Sunday, January 11, 2026: 12:00 PM
Hancock Parlor (Palmer House Hilton)
Aminda M. Smith, Michigan State University
In the early 1970s, people all over the world looked to China as a model for revolution. Would be change-makers saw in the Chinese socialist experiment lessons for transforming, not just the political sphere but the social, cultural, intellectual, and scientific realms as well. Studies of this “global Maoism” long suggested that foreign observers knew very little about Mao Zedong’s ideas or the concrete situation within the People’s Republic. More recently, scholars have begun to reveal closer links between Chinese radicals and their counterparts in other places. Yet the scholarly tendency is still to see Maoism outside of China as only superficially connected to Chinese ideas and experiences, often the product of incomplete or incorrect understanding, shaped purposefully by Chinese propaganda and further obscured by ignorance about China. In fact, however, international students of Maoism often thought and acted in ways that suggested a deeper attention to local Chinese cases and a clearer understanding of Maoist theory and practice.

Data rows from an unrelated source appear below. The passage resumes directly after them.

==> /design/flow/design.v <==
`timescale 1ns / 1ps
package pkg_global;
    parameter   int                                         N = 6;
    parameter   int                                         BITS_WIDTH = 32;
    typedef     logic   [BITS_WIDTH - 1: 0]                 bits_width;
    typedef     logic   [N-1: 0]                            bits_n;
    typedef     logic   [N: 0]                              bits_n1;
    typedef     logic   [N - 1 : 0]                         bitsh_t;
    typedef struct packed{
        logic   [5 : 0]     not_used1;
        logic   [9 : 0]     n_rx_end;
        logic   [2 : 0]     not_used2;
        logic   [8 : 0]     n_tx_end;
        logic               all_0s,
                            all_1s,
                            cs_ctrl,
                            send;
    } struct_reg_control;
endpackage
`timescale 1ns / 1ps
module basic_ps2_keyboard#(
        parameter integer CLK_FREQ = 10_000_000  
    )
    (
        input  logic        clk,
        input  logic        rst,
        input  logic        ps2_clk,
        input  logic        ps2_data,
        output logic [31:0] long_keycodeout,
        output logic        ps2_code_new,    
        output logic [7:0]  ps2_code         
    );
    localparam real idle_delay = 500e-6;  
    localparam real idle_count_real = idle_delay*CLK_FREQ;
    localparam integer idle_count_w = $clog2($rtoi(idle_count_real));
    localparam [idle_count_w-1:0] count_idle_max = $rtoi(idle_count_real); 
    logic           ps2_clkf;
    logic           ps2_dataf;
    logic           ps2_clkf_delayed;
    logic           ps2_dataf_delayed;
    logic [7:0]     datacur;
    logic [7:0]     dataprev;
    logic [3:0]     cnt;
    logic [31:0]    keycode;
    logic           flag;
    logic           flag_prev;
    logic [$clog2(count_idle_max)-1:0]  count_idle;  
    debouncer_ps2 debounce(
        .clk_i (clk),
        .rst_i (rst),
        .I0_i  (ps2_clk),
        .I1_i  (ps2_data),
        .O0_o  (ps2_clkf),
        .O1_o  (ps2_dataf)
    );
    always_ff @(posedge clk)begin
        if(rst) begin
            datacur     <= 0;
            flag        <= 0;
            cnt         <= 0;
        end else begin
            if( { ps2_clkf_delayed, ps2_clkf } == 2'b10) begin  
                case(cnt)
                0:; 
                1:datacur[0] <= ps2_dataf;
                2:datacur[1] <= ps2_dataf;
                3:datacur[2] <= ps2_dataf;
                4:datacur[3] <= ps2_dataf;
                5:datacur[4] <= ps2_dataf;
                6:datacur[5] <= ps2_dataf;
                7:datacur[6] <= ps2_dataf;
                8:datacur[7] <= ps2_dataf;
                9:flag       <= 1'b1;
                10:flag      <= 1'b0;
                endcase
                if(cnt<=9)       cnt <= cnt + 1;
                else if(cnt==10) cnt <= 0;
            end
        end
    end
    always_ff @(posedge clk)begin
        if(rst) begin
            flag_prev          <=0;
            ps2_clkf_delayed   <= 0;
            ps2_dataf_delayed  <= 0;
        end else begin
            flag_prev          <= flag;
            ps2_clkf_delayed   <= ps2_clkf;  
            ps2_dataf_delayed  <= ps2_dataf;
        end
    end
    always_ff @(posedge clk)begin
        if(rst) begin
            keycode<=0;
            dataprev<=0;
        end else begin
            if(ps2_code_new) begin
                keycode<=0;
                dataprev<=0;
            end else begin 
                if(( {flag_prev, flag} == 2'b01) &&
                   ( dataprev != datacur ) ) begin
                    keycode[31:24]<=keycode[23:16];
                    keycode[23:16]<=keycode[15:8];
                    keycode[15:8]<=dataprev;
                    keycode[7:0]<=datacur;
                    dataprev<=datacur;
                end
            end
        end
    end
    always_ff @ (posedge clk) begin        
        if(rst) begin
            count_idle <= 0;
            ps2_code_new <= 0;
            ps2_code <=0;
        end else begin
            if (ps2_clkf == 0)                       
                count_idle <= 0;                     
            else if(count_idle != count_idle_max - 1)
                count_idle <= count_idle + 1;
            if (count_idle == count_idle_max - 2) begin  
                if((keycode[15:8]!=8'hf0)||(keycode[31:24]==8'hf0)) begin
                    ps2_code_new <= 1;          
                    ps2_code <= keycode[7 : 0]; 
                end
            end else begin              
                ps2_code_new <= 0;      
            end
        end
    end
    assign long_keycodeout = keycode;
endmodule
`timescale 1ns / 1ps
module debouncer_ps2(
    input  logic clk_i,
    input  logic rst_i,
    input  logic I0_i,
    input  logic I1_i,
    output logic O0_o,
    output logic O1_o
    );
    logic [4:0] cnt0; 
    logic [4:0] cnt1;
    logic       Iv0;
    logic       Iv1;
    logic       out0;
    logic       out1;
    always_ff@(posedge(clk_i))begin
        if(rst_i) begin
            cnt0 <= "00000";
            cnt1 <= "00000";
            O0_o <= I0_i;
            O1_o <= I1_i;
        end else begin
            if (I0_i == Iv0)begin
                if (cnt0 ==19) O0_o <=I0_i;
                else cnt0<=cnt0+1;
            end
            else begin
                cnt0 <= "00000";
                Iv0  <= I0_i;
            end
            if (I1_i==Iv1)begin
                if (cnt1==19)O1_o <= I1_i;
                else cnt1 <= cnt1 + 1;
            end
            else begin
                cnt1 <= "00000";
                Iv1 <= I1_i;
            end
        end
    end
endmodule
==> /design/flow/run.sh <==
#!/bin/bash
# OpenROAD 26Q1-2900-gdf79404cd8, Yosys 0.63+post, stock flow scripts
make -C /OpenROAD-flow-scripts/flow DESIGN_CONFIG=/design/flow/config.mk WORK_HOME=/design/flow/orfs finish
==> /design/flow/constraint.sdc <==
current_design basic_ps2_keyboard

set clk_period 3.7
set clk_io_pct 0.2

create_clock -name clk0 -period $clk_period [get_ports {clk}]

set non_clock_inputs [all_inputs -no_clocks]
set_input_delay [expr $clk_period * $clk_io_pct] -clock clk0 $non_clock_inputs
set_output_delay [expr $clk_period * $clk_io_pct] -clock clk0 [all_outputs]
==> /design/flow/config.mk <==
export PLATFORM = sky130hd
export DESIGN_NAME = basic_ps2_keyboard
export DESIGN_NICKNAME = basic_ps2_keyboard
export VERILOG_FILES = /design/flow/design.v
export SDC_FILE = /design/flow/constraint.sdc
export NUM_CORES = 4
export LEC_CHECK = 1
export CORE_UTILIZATION = 30
==> impl_metrics.env <==
# source this file to load flow results
export IMPL_die_w_um=110
export IMPL_leakagePower_nw=1.56
export IMPL_warnings=30
export IMPL_top_cell_area_share_pct=45.0
export IMPL_relSlewSlack_pct=43.5
export IMPL_post_cts_buffers=0
export IMPL_p_total_w=0.00199
export IMPL_first_global_vias=2489
export IMPL_irDropWorstVdd_v=0.000227
export IMPL_r2r_end="ps2_code[2]"
export IMPL_ys_warn_count=2
export IMPL_grt_first_pass_wirelength_um=11700
export IMPL_critPathTopFamily="buffers and inverters"
export IMPL_fin_skew_ns=0.0120
export IMPL_vias=2659
export IMPL_clock_sinks=83
export IMPL_netlist_instances=368
export IMPL_min_period_ns=2.18
export IMPL_dp_cells=543
export IMPL_worstHoldStart="ps2_code[7]"
export IMPL_ys_top_cells_by_area="dfxtp_1 (45%), mux2i_1 (12%), nand2_1 (5.1%), xor2_1 (3.7%), edfxtp_1 (3.4%)"
export IMPL_finalSetupTns_ns=0
export IMPL_cts_buffers=9
export IMPL_cp_max_fo=17
export IMPL_tightestPinTransition_ns=0.845
export IMPL_fp_row_count=39
export IMPL_avgSynthCellArea_um2=9.55
export IMPL_holdWs_ns=0.472
export IMPL_yosys_area_mm2=0.00352
export IMPL_critPathKind="input pin to register"
export IMPL_hold_path_class="register to register"
export IMPL_drive_gt1_share_pct=6.25
export IMPL_fill_cells=1117
export IMPL_whs_path_depth=2
export IMPL_drtIter0Drc=139
export IMPL_hpwl_um=5130
export IMPL_top_area_cell="dfxtp_1"
export IMPL_cp_required_ns=3.91
export IMPL_setup_viol=0
export IMPL_timing_critical_path_from="rst"
export IMPL_ys_cells=368
export IMPL_drt_pass1_iter_count=4
export IMPL_grt_util_all_layers_pct=12.4
export IMPL_finalClockPeriodUsage_pct=59.0
export IMPL_timing_fmax_mhz=458
export IMPL_cpMaxStageDelayCell="clkdlybuf4s50_1"
export IMPL_critPathMaxStageDelay_ns=0.88
export IMPL_ioPinCount=45
export IMPL_yosysUniqueCellTypes=41
export IMPL_place_area_mm2=0.00411
export IMPL_drv_cap=0
export IMPL_edf_count=4
export IMPL_slew_violations=0
export IMPL_hold_viol_final=0
export IMPL_reg2reg_setup_slack_ns=1.66
export IMPL_async_flop_share_pct=0
export IMPL_io_buffers=44
export IMPL_cts_tree="built"
export IMPL_synth_main_ff_cell="dfxtp_1"
export IMPL_cts_max_path_buffers=2
export IMPL_path_buffers=2
export IMPL_holdBufCountCts=0
export IMPL_p_per_area_mw_per_mm2=446
export IMPL_fin_area_mm2=0.00446
export IMPL_crit_chain="clkdlybuf4s50_1, nand2b_1, inv_1, o21ai_0, a31oi_1"
export IMPL_clk_latency_ns=0.34
export IMPL_synth_seq_share_pct=48.4
export IMPL_h_tree_depth=3
export IMPL_rr_worst_depth=4
export IMPL_rsz0062_at_grt="false"
export IMPL_syn_to_final_growth_pct=26.7
export IMPL_die_h_um=110
export IMPL_core_mm2=0.0114
export IMPL_drc=0
export IMPL_postRouteAntennaNets=0
export IMPL_fin_cells=559
export IMPL_syn_area_mm2=0.00352
export IMPL_cts_root_buffer="clkbuf_16"
export IMPL_ys_ff=83
export IMPL_grt_max_degree=41
export IMPL_min_to="ps2_code[7]"
export IMPL_crit_path_end_kind="register"
export IMPL_clkTransAtPathRegs_ns=0.06
export IMPL_viasPerCell=4.76
export IMPL_cts_resized=0
export IMPL_die_area_mm2=0.0122
export IMPL_antennaDiodeCount=0
export IMPL_cp_data_arrival_time_ns=2.39
export IMPL_status="completed"
export IMPL_drt_total_wl_um=7150
export IMPL_start_kind="input pin"
export IMPL_routedWlPerCell_um=12.8
export IMPL_initCoreUtil_pct=30.8
export IMPL_rr_startpoint="count_idle[6]"
export IMPL_antenna_found_initial=0
export IMPL_overflow=0
export IMPL_place_gp_congestion=0.774
--- flow/design.v ---
module regfile(
	           input         clk,
	           input         reset,
	           input [4:0]   rs1_sel,
	           input [4:0]   rs2_sel,
	           input [63:0]  dcache_ack_data,
	           input [4:0]   dcache_ack_rd,  
	           input         dcache_ack_valid,
	           output        dcache_ack_retry,  
	           input [4:0]   rd_sel,
	           input         dest_enable,
	           input         dest_long_enable,
	           input [63:0]  dest,
	           output [63:0] rs1_data,
	           output [63:0] rs2_data
               );
   reg [63:0]                rf[31:0];
   reg [4:0]                 reset_counter	=	5'b0;
   reg [63:0]                rs1_data_next;
   reg [63:0]                rs2_data_next;
   always@(posedge clk)begin
      if(reset)
	    begin
	       rf[reset_counter]	<=	64'b0;
	       reset_counter		<=	reset_counter+1'b1;
	    end
      else
	    begin
	       if(dcache_ack_valid)
	         begin
		        rf[dcache_ack_rd]	<=	dcache_ack_data;
	         end
	       if(dest_enable)
	         begin
		        if(dest_long_enable)
		          rf[rd_sel]	<=	dest;
		        else
		          rf[rd_sel][31:0]	<=	dest[31:0];
	         end
	    end
   end
   always@(*)begin
      begin
	     rs1_data_next	=	rf[rs1_sel];
      end
   end
   always@(*)begin
      begin
	     rs2_data_next	=	rf[rs2_sel];
      end
   end
   assign   rs1_data	        =	rs1_data_next;
   assign   rs2_data	        =	rs2_data_next;
   assign   dcache_ack_retry	=	1'b0;
endmodule
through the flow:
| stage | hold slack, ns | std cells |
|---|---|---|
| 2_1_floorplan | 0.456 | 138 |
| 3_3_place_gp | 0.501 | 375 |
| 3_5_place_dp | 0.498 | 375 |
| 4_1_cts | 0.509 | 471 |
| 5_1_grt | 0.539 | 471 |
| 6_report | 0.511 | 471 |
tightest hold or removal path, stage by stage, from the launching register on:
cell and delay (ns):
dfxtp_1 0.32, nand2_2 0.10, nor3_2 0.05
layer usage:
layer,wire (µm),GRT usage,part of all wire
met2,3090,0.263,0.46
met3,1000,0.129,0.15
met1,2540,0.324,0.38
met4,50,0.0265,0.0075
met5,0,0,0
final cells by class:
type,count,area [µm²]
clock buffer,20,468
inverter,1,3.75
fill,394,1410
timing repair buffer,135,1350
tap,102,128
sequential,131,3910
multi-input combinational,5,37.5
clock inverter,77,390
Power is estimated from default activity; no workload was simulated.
$ cat design/flow/run.sh
#!/bin/bash
# OpenROAD 26Q1-2900-gdf79404cd8, Yosys 0.63+post, stock flow scripts
make -C /OpenROAD-flow-scripts/flow DESIGN_CONFIG=/design/flow/config.mk WORK_HOME=/design/flow/orfs finish
$ cat design/flow/config.mk
export PLATFORM = sky130hd
export DESIGN_NAME = top
export DESIGN_NICKNAME = top
export VERILOG_FILES = /design/flow/design.v
export SDC_FILE = /design/flow/constraint.sdc
export NUM_CORES = 4
export LEC_CHECK = 1
export CORE_UTILIZATION = 40
$ cat design/flow/constraint.sdc
current_design top

set clk_period 1.7
set clk_io_pct 0.2

create_clock -name clk0 -period $clk_period [get_ports {CLK}]
create_clock -name clk1 -period $clk_period [get_ports {PATTERN_555}]

set non_clock_inputs [all_inputs -no_clocks]
set_input_delay [expr $clk_period * $clk_io_pct] -clock clk0 $non_clock_inputs
set_output_delay [expr $clk_period * $clk_io_pct] -clock clk0 [all_outputs]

This paper explores the global conversations about specific examples of revolutionary movements in China, including the work of “barefoot doctors” in the Shanghai countryside and “peasant philosophers” in Zhejiang Province. Through these cases, I explore the relationship between local efforts to remake Chinese society under Mao and currents in radical thought and action worldwide. I argue that global Maoism is a useful term for a set of ideas and activities that was directly connected to its Chinese context, but not always in the ways we might expect. Furthermore, while the international enthusiasm about Maoism declined rapidly by the late 1970s, lessons from Chinese socialism continue to shape global thinking about social change in the 21st century.